START Extracted information

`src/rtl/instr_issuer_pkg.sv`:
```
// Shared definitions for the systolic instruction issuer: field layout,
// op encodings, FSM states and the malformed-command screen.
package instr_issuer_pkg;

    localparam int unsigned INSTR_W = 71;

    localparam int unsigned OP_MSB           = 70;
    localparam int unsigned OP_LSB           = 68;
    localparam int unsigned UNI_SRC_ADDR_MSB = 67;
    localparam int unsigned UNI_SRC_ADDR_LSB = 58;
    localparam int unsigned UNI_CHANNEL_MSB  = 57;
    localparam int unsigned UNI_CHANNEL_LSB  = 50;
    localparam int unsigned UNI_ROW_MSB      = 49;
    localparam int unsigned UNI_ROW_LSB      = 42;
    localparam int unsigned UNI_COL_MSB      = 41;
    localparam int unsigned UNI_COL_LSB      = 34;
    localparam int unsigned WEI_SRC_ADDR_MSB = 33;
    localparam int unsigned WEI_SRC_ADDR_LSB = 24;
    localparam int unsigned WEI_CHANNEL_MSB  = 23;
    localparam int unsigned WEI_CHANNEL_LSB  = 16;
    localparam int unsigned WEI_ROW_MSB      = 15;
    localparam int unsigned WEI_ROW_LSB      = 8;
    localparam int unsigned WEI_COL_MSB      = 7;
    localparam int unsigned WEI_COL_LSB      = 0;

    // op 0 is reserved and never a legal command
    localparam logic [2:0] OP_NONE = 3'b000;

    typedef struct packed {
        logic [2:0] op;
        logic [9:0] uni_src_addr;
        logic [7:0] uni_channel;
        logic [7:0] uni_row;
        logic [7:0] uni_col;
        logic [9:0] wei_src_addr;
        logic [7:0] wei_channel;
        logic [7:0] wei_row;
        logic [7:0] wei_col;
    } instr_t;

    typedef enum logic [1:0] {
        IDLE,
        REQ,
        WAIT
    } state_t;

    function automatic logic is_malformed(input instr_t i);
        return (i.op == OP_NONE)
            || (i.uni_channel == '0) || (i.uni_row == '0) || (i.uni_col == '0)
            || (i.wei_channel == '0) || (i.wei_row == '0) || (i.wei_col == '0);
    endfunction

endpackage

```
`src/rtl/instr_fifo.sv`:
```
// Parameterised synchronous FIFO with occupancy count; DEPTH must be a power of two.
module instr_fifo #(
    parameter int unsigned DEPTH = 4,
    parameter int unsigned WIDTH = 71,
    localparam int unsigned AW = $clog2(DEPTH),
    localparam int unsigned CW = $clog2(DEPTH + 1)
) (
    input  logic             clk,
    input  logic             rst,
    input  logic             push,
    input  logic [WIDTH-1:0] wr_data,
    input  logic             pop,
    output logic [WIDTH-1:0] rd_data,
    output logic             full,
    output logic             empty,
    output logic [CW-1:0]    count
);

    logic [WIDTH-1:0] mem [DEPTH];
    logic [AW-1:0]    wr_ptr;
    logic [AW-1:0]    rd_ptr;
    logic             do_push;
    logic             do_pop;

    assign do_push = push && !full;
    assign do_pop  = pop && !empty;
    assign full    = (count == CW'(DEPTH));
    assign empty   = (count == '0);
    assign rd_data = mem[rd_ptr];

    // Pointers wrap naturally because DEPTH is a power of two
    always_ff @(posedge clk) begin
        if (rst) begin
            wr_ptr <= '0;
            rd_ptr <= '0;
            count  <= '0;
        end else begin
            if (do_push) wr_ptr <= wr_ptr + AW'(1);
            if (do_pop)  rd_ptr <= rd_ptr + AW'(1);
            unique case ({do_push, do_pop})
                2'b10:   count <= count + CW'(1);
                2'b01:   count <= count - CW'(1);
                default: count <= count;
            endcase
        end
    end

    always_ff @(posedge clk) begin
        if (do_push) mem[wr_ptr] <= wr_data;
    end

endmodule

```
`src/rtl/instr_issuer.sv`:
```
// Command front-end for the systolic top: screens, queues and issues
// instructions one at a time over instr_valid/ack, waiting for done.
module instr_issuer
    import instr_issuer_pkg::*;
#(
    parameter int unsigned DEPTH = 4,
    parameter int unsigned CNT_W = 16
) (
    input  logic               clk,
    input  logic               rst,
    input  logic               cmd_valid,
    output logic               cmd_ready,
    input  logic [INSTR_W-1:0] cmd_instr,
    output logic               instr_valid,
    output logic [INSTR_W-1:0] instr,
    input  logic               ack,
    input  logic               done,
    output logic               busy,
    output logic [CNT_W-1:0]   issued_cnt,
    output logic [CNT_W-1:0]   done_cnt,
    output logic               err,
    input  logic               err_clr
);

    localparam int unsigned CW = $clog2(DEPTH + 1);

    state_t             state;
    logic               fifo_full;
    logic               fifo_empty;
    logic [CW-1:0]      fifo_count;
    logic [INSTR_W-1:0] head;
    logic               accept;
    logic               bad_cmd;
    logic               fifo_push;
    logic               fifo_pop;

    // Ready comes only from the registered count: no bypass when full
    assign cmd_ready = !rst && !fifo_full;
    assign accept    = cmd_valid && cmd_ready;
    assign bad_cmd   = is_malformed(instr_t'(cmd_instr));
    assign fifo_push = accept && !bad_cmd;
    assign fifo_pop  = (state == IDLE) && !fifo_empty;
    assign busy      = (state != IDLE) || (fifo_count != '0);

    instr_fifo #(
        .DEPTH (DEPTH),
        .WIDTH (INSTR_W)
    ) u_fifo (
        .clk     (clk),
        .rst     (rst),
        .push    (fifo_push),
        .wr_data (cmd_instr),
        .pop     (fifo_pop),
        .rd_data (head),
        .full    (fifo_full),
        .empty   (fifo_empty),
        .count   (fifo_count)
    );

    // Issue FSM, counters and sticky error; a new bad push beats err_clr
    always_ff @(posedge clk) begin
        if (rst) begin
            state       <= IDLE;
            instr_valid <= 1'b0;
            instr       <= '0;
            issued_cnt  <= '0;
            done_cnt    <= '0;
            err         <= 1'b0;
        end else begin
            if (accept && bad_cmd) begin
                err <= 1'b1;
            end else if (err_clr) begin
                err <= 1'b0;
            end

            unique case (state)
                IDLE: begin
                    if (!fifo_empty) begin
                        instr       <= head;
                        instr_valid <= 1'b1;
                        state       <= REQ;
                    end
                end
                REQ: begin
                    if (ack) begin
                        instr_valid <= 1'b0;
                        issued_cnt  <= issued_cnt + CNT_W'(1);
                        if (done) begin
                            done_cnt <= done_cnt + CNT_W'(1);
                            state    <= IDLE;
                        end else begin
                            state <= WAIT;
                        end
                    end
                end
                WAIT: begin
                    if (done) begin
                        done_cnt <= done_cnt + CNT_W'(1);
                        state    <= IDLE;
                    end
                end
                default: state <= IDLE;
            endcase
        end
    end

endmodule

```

END Extracted information

Where in the entries above does the word "head" appear? Copy each line that has it.

    logic [INSTR_W-1:0] head;
        .rd_data (head),
                        instr       <= head;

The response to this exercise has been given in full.